> [WORK TO COMPLETE] Wherever a line in the data below holds "loaded", copy that line.

(Records from a data collection)
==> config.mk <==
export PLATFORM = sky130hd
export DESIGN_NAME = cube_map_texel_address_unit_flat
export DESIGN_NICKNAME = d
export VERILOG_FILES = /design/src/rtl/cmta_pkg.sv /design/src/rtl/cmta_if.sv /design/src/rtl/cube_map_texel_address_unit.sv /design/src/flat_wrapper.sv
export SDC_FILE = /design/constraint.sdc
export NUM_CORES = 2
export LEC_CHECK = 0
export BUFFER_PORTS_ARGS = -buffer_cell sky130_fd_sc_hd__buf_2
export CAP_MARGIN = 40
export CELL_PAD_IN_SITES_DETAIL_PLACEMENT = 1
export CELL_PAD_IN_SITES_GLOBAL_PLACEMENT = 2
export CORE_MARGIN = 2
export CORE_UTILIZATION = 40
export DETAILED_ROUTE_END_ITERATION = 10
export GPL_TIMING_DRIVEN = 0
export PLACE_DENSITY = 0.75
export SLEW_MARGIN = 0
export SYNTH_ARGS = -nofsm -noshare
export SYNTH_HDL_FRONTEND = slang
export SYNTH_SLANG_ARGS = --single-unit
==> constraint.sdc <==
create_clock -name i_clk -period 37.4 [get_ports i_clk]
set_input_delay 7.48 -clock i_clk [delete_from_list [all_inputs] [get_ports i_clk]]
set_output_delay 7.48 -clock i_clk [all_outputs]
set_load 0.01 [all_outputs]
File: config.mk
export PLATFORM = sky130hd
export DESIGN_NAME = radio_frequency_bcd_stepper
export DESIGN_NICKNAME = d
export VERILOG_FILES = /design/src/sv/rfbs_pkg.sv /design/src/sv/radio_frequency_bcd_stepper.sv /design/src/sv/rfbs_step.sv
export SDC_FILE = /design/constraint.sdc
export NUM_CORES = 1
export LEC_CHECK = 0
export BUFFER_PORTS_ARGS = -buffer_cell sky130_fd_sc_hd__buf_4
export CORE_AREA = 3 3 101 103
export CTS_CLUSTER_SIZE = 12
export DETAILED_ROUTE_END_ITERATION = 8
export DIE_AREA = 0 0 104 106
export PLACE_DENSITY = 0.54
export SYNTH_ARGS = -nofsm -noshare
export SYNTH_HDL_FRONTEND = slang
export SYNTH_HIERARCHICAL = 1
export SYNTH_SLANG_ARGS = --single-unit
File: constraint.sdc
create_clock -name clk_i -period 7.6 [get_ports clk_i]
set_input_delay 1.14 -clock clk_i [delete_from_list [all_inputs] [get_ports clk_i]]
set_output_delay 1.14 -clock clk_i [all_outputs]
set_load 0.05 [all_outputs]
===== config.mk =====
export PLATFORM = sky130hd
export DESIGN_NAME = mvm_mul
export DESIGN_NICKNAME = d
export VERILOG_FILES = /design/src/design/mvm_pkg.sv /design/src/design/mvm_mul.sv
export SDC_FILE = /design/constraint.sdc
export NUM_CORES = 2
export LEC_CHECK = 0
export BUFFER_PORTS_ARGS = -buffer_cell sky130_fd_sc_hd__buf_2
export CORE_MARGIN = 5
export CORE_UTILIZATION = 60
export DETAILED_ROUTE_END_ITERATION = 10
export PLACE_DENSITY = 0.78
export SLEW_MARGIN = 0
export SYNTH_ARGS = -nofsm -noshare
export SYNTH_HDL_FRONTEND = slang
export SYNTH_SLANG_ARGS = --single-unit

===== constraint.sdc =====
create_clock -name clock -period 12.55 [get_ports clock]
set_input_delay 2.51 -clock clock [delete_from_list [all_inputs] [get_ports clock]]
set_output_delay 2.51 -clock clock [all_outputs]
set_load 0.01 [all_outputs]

==

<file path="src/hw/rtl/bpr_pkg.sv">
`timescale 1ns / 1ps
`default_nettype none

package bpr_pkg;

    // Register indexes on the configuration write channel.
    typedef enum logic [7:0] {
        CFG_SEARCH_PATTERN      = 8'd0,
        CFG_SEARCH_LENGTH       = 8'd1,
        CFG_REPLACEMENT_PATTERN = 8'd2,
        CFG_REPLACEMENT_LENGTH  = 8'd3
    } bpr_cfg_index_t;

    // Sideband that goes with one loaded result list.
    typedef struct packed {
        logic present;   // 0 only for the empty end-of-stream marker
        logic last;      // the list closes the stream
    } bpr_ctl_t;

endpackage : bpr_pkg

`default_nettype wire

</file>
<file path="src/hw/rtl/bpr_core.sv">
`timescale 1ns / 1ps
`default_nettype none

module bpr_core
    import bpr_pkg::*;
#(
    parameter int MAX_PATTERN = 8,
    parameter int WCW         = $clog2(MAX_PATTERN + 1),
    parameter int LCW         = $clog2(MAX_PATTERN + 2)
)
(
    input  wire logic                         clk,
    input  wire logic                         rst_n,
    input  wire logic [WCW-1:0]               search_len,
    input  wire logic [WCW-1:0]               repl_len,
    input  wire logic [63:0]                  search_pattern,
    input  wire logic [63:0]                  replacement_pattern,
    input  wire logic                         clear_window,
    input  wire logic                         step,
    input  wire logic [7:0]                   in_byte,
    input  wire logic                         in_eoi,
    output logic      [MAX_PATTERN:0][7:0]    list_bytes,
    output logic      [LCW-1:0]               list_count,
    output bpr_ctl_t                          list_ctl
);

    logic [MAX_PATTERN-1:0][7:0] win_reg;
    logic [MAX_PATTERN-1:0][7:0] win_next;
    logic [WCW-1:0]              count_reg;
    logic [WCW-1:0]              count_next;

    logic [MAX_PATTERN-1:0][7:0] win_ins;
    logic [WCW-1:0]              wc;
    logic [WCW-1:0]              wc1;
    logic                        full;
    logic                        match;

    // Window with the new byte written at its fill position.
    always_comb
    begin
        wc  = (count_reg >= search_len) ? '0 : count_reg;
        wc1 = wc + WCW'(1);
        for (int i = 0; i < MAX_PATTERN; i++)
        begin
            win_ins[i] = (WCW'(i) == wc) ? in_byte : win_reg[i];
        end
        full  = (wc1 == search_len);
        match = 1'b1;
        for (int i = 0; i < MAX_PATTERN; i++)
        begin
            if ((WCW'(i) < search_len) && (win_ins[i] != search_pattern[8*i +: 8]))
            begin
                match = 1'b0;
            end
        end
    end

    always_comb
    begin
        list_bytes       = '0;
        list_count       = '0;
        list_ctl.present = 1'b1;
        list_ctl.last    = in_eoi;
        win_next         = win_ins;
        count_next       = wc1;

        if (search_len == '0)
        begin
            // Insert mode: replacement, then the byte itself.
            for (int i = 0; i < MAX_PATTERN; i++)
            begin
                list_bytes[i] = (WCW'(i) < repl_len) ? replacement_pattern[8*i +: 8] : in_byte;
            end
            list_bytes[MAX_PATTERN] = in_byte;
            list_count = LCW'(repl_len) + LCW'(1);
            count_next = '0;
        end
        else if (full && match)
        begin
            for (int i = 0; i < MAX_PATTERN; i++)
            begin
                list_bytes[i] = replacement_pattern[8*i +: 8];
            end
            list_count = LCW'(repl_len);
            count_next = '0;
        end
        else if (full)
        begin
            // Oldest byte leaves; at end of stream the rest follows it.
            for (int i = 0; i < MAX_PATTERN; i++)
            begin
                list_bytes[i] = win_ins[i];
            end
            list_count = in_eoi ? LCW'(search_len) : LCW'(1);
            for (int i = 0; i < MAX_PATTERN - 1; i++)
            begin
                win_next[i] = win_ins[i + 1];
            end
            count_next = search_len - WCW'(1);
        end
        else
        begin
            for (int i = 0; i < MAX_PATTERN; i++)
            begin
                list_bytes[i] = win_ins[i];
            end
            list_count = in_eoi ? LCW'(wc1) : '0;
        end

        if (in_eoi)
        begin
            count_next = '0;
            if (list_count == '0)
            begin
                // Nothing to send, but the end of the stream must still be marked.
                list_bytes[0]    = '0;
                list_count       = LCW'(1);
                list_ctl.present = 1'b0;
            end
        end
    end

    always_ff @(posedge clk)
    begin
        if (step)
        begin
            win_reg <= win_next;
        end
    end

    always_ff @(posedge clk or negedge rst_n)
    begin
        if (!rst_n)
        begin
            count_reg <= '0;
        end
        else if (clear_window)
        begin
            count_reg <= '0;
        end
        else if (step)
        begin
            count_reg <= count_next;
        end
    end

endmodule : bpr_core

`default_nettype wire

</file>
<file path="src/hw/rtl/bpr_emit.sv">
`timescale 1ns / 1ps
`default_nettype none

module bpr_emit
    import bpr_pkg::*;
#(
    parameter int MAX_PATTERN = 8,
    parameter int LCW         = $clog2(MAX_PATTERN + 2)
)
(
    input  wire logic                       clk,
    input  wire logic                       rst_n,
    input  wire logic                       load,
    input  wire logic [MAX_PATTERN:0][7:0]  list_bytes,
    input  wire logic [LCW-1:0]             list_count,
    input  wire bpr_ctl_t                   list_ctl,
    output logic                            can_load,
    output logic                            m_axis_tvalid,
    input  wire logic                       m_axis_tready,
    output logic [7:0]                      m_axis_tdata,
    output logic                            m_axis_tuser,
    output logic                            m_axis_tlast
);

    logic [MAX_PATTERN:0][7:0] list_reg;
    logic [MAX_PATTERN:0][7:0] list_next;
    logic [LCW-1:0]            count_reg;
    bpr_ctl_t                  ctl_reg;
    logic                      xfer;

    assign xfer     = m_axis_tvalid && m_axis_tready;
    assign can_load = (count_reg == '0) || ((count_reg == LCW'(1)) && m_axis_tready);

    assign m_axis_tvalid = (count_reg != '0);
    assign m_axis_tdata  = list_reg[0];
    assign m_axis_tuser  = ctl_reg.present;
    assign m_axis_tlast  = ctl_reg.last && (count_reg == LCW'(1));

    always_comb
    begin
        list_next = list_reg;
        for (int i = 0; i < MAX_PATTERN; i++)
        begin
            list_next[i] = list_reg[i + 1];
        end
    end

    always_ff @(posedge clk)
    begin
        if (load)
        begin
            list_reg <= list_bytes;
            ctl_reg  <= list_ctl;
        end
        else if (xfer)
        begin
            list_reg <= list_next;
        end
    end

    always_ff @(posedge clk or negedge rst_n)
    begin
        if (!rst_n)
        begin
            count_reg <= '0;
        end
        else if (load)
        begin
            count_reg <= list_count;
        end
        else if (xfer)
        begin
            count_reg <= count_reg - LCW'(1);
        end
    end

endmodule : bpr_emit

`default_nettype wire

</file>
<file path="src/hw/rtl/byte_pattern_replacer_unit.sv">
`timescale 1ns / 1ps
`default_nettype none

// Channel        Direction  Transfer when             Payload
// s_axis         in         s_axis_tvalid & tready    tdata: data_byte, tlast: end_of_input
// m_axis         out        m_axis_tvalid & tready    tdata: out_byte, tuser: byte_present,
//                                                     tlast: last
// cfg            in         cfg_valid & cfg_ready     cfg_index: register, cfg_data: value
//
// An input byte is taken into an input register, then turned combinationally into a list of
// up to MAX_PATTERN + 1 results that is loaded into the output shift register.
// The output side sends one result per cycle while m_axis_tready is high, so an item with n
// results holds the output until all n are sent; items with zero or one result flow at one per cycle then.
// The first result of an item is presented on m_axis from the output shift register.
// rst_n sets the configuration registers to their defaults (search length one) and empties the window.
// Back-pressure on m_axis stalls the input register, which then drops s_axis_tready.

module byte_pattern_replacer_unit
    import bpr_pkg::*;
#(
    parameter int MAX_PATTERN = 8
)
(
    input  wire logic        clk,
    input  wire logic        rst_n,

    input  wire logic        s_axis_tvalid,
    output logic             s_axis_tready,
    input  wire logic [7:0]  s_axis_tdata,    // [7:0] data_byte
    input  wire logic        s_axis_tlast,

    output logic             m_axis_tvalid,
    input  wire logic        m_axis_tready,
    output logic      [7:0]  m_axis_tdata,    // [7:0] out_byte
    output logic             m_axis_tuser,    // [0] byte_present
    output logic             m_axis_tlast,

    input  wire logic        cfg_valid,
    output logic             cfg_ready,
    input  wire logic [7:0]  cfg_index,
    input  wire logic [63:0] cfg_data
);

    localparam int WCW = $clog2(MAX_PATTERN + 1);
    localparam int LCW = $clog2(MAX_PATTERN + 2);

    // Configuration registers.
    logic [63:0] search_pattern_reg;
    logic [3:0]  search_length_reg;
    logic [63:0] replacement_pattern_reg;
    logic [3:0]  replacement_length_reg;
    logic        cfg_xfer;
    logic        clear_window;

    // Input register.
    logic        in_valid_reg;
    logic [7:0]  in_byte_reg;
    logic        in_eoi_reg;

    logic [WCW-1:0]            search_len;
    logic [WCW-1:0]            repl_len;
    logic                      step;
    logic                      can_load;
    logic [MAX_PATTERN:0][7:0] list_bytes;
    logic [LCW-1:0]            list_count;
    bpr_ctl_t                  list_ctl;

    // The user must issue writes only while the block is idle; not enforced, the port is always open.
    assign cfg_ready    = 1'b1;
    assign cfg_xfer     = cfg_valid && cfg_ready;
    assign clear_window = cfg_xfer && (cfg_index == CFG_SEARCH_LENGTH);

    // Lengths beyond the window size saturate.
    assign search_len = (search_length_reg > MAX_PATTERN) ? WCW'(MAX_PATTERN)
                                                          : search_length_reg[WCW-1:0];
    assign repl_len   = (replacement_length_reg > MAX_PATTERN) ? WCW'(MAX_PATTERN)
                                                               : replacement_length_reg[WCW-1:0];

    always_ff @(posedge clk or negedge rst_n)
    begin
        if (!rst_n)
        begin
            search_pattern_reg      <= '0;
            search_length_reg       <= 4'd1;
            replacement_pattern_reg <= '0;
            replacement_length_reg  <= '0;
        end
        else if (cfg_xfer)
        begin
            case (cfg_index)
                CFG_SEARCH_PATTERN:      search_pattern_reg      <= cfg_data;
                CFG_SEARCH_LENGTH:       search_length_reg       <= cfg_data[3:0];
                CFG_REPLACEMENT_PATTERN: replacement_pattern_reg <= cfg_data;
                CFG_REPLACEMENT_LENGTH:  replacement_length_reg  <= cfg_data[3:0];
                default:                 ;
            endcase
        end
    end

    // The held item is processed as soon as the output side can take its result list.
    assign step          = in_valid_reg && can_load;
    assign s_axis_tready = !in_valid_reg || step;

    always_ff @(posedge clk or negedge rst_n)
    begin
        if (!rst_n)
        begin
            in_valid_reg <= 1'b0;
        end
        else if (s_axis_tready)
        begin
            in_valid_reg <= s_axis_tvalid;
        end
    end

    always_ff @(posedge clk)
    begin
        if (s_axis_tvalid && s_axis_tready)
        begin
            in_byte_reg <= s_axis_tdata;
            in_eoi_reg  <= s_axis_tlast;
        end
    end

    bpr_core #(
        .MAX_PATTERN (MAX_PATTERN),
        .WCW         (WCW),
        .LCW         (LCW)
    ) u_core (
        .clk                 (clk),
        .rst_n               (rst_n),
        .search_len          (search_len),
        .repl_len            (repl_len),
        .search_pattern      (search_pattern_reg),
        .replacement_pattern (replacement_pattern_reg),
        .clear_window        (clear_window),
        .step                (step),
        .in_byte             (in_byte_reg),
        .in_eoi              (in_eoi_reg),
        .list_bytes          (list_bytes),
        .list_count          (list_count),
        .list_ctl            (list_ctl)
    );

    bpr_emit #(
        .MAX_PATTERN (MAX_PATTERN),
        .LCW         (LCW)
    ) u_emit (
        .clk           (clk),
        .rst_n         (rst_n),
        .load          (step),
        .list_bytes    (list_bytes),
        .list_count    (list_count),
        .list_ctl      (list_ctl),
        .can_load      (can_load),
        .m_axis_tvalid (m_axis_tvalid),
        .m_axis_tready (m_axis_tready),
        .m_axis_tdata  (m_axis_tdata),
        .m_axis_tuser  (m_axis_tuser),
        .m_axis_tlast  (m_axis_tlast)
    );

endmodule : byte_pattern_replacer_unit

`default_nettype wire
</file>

> [EXERCISE RESPONSE]
    // Sideband that goes with one loaded result list.
// up to MAX_PATTERN + 1 results that is loaded into the output shift register.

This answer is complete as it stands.